Transcribe, word for word and without additions, each line below from the one containing "reg -> reg | - |" through the one containing "8.08 um^2 | 7.15 um^2 |", both ends included.

[Stored data entries]
↓↓↓
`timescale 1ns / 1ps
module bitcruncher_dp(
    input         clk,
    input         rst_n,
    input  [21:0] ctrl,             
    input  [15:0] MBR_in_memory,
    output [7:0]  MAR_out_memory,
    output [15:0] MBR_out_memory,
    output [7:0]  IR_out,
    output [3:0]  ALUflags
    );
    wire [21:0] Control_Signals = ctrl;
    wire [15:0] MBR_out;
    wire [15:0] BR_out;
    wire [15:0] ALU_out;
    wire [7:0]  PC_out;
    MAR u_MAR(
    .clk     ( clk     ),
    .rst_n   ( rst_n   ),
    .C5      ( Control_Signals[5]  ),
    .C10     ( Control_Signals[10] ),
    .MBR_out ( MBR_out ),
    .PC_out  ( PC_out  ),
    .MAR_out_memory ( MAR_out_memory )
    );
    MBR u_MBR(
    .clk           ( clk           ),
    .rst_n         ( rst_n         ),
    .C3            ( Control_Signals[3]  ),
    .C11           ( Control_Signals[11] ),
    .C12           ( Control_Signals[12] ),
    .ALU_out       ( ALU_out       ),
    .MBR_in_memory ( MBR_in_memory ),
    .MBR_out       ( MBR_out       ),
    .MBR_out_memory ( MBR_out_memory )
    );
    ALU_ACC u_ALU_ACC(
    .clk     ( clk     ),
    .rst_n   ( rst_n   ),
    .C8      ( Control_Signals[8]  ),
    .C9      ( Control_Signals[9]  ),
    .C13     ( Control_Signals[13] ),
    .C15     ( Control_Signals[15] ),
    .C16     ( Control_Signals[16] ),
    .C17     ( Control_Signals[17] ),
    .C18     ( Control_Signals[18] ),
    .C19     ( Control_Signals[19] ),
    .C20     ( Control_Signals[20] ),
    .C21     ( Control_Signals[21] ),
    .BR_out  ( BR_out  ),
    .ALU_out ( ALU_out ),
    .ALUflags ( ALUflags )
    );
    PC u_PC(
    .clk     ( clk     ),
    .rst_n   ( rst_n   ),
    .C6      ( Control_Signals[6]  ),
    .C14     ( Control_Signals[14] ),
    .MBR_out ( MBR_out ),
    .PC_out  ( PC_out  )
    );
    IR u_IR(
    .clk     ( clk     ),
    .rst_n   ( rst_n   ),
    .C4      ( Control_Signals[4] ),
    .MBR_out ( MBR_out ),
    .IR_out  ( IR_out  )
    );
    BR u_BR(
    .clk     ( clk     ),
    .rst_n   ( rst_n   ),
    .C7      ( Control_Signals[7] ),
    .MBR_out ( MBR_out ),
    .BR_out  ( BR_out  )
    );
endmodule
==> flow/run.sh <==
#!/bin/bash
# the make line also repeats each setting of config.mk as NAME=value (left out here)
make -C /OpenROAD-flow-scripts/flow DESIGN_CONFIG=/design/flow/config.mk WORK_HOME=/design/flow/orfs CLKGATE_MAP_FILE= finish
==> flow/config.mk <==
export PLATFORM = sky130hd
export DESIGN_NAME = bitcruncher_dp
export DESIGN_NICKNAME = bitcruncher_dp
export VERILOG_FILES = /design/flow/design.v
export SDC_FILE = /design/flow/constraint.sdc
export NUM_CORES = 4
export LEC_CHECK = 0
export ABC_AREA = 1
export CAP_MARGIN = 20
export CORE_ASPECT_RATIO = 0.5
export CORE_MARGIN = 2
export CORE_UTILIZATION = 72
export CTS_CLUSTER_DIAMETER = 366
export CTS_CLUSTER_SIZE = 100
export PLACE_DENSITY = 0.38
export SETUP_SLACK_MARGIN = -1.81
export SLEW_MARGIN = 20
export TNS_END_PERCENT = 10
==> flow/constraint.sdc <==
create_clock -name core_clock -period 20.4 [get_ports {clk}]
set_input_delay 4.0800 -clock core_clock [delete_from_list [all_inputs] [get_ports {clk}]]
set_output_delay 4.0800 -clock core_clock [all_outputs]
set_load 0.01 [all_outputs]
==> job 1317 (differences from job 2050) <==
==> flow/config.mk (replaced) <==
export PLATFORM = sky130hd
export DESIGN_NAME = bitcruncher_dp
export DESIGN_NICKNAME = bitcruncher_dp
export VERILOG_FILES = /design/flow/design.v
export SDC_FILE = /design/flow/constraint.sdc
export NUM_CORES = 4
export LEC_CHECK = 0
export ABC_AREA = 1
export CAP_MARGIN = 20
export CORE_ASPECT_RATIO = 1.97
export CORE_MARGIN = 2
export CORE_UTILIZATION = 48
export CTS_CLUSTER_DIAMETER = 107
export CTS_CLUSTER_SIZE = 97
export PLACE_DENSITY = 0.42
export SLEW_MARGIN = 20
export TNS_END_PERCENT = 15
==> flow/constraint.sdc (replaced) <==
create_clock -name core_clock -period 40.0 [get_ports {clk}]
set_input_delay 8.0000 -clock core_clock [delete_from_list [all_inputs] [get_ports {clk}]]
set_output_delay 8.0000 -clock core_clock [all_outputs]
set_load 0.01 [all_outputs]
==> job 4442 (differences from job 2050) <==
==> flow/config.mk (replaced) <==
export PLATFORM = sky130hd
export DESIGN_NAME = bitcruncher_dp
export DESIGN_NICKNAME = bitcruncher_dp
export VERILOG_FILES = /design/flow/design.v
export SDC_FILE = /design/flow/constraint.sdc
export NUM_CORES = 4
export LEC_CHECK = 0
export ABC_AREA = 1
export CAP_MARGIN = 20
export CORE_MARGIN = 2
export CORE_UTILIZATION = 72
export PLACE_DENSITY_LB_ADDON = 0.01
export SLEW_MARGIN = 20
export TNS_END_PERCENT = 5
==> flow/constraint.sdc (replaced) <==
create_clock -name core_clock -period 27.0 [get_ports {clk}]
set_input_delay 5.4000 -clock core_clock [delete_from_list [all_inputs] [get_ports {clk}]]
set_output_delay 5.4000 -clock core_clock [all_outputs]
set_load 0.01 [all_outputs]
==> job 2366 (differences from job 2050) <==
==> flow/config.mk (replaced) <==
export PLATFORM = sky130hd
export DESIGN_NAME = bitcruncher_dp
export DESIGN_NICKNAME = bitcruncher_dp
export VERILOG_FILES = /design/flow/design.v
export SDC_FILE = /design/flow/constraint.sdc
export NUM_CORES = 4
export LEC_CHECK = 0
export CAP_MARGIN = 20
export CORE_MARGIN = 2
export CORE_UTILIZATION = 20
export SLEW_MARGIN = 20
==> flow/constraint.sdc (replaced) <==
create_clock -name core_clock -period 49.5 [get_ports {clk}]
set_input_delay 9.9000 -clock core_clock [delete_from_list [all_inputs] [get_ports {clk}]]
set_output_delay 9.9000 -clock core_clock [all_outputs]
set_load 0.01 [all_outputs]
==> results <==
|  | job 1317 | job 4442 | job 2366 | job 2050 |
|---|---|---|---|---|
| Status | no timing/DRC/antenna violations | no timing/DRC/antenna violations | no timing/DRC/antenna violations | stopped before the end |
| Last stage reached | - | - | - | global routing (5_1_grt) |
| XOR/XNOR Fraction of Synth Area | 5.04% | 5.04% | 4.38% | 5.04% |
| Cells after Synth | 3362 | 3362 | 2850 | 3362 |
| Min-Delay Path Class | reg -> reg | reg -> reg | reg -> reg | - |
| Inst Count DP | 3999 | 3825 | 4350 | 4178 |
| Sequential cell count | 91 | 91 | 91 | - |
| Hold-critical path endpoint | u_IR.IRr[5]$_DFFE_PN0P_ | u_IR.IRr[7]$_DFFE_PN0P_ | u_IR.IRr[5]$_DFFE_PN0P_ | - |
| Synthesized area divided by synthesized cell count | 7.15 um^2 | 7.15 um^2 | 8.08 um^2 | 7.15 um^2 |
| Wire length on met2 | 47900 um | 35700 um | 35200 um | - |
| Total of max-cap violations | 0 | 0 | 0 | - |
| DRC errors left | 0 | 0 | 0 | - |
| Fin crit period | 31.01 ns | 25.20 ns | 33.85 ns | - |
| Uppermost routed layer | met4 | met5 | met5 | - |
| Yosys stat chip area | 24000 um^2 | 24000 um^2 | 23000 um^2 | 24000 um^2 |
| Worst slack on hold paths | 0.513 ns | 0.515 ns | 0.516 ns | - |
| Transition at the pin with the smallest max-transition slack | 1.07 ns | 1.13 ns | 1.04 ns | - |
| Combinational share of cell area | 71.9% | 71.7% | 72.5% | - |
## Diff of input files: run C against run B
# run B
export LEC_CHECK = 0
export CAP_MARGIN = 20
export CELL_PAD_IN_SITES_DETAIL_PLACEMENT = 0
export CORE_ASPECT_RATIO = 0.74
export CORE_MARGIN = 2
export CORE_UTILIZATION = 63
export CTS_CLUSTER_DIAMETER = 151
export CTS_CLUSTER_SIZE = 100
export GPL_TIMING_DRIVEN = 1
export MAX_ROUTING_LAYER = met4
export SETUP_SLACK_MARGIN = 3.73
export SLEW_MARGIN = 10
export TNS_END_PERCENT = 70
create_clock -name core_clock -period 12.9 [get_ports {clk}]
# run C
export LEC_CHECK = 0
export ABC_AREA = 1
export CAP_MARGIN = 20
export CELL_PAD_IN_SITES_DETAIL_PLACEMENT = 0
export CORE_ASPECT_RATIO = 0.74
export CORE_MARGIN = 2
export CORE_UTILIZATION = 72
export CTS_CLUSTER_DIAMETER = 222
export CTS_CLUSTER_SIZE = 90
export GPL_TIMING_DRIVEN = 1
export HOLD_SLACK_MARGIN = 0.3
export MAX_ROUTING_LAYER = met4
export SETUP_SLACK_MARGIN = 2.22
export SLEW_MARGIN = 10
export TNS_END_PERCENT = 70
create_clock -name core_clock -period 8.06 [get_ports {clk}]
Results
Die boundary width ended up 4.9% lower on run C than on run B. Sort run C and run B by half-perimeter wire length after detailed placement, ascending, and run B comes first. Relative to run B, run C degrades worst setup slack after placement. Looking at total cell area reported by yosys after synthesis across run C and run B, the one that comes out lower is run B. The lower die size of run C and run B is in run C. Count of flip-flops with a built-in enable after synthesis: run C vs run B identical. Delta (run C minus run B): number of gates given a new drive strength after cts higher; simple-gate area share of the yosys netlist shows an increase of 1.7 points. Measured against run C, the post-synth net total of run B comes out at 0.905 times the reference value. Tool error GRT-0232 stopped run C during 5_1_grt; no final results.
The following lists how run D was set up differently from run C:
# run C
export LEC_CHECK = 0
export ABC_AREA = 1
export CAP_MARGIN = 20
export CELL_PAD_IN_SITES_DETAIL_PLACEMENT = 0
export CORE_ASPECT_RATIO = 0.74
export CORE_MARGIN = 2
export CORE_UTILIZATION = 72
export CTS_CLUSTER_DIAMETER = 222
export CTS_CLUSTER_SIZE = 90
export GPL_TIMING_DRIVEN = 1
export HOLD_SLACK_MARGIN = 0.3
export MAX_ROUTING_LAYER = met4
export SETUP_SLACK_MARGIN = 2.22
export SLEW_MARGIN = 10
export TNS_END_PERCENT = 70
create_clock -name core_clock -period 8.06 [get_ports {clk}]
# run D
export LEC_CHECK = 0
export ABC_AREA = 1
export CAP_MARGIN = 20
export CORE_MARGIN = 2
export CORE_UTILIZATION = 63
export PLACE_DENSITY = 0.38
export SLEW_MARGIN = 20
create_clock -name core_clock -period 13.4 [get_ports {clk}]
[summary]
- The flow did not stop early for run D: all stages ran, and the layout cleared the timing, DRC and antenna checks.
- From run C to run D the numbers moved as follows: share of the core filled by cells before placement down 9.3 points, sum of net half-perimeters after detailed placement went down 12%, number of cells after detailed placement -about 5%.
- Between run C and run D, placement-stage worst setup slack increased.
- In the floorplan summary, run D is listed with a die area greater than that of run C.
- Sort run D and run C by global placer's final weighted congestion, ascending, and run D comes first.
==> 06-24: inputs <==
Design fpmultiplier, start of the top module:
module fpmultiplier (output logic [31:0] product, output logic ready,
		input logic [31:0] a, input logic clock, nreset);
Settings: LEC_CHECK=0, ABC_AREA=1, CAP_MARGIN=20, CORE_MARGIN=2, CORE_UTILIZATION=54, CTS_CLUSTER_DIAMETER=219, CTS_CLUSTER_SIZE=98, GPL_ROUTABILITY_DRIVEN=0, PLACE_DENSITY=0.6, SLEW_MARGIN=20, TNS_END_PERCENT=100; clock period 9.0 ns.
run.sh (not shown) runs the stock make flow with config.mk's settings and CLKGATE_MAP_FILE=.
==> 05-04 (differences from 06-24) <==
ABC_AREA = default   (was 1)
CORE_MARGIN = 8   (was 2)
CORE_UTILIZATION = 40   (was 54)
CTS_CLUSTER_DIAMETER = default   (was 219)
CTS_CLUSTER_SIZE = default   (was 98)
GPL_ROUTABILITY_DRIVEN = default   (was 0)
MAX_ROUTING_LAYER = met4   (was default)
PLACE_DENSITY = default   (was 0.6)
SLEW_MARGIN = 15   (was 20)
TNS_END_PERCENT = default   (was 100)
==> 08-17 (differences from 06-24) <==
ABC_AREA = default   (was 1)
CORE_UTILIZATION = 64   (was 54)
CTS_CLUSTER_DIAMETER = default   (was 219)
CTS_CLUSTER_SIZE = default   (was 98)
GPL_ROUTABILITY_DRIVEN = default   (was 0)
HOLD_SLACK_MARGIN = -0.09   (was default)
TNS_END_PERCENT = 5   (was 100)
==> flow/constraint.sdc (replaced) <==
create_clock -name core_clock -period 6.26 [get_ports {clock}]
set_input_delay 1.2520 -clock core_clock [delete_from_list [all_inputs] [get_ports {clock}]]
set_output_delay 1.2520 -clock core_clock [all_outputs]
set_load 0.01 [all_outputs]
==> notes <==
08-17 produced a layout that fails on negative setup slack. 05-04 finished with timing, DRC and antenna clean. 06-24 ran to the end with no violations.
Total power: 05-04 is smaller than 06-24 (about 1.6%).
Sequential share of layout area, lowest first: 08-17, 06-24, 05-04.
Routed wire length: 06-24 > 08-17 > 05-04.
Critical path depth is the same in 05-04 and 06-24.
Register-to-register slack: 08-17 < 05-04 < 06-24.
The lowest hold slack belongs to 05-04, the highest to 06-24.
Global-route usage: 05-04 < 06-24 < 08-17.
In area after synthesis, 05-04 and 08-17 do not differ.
↑↑↑
▸ Output for this task:
| Min-Delay Path Class | reg -> reg | reg -> reg | reg -> reg | - |
| Inst Count DP | 3999 | 3825 | 4350 | 4178 |
| Sequential cell count | 91 | 91 | 91 | - |
| Hold-critical path endpoint | u_IR.IRr[5]$_DFFE_PN0P_ | u_IR.IRr[7]$_DFFE_PN0P_ | u_IR.IRr[5]$_DFFE_PN0P_ | - |
| Synthesized area divided by synthesized cell count | 7.15 um^2 | 7.15 um^2 | 8.08 um^2 | 7.15 um^2 |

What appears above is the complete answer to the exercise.